Task brief:
Print each line exactly, beginning with the one where "buf,1,0.013" appears and ending at the last line below.

Items from a data source
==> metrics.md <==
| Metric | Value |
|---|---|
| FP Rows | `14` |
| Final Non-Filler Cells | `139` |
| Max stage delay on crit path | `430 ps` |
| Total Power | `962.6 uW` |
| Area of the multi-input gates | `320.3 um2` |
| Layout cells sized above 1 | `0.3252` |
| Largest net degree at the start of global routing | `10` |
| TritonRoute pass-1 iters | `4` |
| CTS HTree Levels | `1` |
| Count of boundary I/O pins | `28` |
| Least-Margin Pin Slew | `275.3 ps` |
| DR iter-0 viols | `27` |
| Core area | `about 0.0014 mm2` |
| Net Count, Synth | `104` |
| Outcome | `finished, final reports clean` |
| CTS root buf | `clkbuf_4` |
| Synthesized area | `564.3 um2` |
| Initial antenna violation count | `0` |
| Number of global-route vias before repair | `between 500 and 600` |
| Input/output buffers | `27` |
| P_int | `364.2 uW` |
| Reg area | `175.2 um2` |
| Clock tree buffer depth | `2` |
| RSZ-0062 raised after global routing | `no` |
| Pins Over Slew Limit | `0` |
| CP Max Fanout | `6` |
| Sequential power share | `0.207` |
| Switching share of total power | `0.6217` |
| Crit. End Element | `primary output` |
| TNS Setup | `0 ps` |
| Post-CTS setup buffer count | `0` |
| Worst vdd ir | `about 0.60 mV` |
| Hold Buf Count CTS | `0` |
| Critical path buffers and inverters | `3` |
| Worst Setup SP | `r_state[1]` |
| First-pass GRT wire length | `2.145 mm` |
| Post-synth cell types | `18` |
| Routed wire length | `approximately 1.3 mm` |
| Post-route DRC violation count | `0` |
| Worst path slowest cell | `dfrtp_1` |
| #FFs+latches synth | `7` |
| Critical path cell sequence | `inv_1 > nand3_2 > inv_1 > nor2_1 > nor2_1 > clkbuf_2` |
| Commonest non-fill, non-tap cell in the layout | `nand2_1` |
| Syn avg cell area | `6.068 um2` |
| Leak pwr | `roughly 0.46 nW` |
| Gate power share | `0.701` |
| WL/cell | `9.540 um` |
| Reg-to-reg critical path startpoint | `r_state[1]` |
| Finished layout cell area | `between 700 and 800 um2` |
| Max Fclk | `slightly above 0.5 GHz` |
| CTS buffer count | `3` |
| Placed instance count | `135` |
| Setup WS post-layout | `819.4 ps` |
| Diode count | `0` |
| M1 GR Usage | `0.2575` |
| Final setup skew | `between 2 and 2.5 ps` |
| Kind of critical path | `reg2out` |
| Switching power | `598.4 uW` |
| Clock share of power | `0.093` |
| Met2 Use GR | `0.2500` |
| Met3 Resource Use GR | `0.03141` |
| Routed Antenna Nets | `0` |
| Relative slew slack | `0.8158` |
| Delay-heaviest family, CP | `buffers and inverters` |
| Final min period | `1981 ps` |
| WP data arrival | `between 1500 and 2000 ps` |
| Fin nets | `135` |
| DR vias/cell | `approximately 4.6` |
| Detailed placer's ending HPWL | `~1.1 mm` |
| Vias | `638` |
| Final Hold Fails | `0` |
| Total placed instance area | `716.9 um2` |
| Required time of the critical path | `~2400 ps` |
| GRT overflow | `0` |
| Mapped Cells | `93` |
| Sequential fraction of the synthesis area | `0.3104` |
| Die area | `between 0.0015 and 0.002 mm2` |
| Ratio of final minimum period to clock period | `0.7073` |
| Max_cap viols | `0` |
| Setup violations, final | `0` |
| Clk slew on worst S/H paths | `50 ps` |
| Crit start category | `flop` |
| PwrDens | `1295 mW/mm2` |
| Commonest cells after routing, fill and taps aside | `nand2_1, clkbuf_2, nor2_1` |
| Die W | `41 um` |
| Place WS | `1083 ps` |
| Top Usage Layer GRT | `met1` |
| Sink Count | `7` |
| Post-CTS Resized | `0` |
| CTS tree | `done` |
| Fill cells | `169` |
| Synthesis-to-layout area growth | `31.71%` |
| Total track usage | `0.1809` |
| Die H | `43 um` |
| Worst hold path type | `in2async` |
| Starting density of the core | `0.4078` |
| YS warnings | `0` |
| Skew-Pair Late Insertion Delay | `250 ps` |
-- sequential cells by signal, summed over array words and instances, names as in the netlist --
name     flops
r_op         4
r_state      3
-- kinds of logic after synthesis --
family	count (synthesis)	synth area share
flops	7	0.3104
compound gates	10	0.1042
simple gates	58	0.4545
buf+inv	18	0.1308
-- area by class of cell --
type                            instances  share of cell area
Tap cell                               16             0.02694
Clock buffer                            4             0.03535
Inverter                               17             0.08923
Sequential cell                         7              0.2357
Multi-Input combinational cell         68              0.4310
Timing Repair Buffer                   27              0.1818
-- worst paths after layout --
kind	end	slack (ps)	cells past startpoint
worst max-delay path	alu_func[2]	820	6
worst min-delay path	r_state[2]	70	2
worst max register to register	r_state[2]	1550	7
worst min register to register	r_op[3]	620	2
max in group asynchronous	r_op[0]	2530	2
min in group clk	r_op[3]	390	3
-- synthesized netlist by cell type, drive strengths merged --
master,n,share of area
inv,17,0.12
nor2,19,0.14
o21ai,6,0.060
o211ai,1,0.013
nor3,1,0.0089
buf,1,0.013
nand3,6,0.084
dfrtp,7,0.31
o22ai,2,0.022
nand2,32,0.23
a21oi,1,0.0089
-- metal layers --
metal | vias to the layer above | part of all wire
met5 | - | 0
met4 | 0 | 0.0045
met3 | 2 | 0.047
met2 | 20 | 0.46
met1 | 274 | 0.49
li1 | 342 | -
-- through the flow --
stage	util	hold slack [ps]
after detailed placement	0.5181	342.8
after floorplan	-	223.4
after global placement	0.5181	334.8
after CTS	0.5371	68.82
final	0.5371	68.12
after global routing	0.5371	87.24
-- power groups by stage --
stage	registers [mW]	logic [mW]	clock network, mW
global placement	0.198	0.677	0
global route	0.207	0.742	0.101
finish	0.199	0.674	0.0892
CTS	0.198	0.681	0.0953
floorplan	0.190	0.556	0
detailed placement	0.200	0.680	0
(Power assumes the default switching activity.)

Answer to this exercise:
buf,1,0.013
nand3,6,0.084
dfrtp,7,0.31
o22ai,2,0.022
nand2,32,0.23
a21oi,1,0.0089
-- metal layers --
metal | vias to the layer above | part of all wire
met5 | - | 0
met4 | 0 | 0.0045
met3 | 2 | 0.047
met2 | 20 | 0.46
met1 | 274 | 0.49
li1 | 342 | -
-- through the flow --
stage	util	hold slack [ps]
after detailed placement	0.5181	342.8
after floorplan	-	223.4
after global placement	0.5181	334.8
after CTS	0.5371	68.82
final	0.5371	68.12
after global routing	0.5371	87.24
-- power groups by stage --
stage	registers [mW]	logic [mW]	clock network, mW
global placement	0.198	0.677	0
global route	0.207	0.742	0.101
finish	0.199	0.674	0.0892
CTS	0.198	0.681	0.0953
floorplan	0.190	0.556	0
detailed placement	0.200	0.680	0
(Power assumes the default switching activity.)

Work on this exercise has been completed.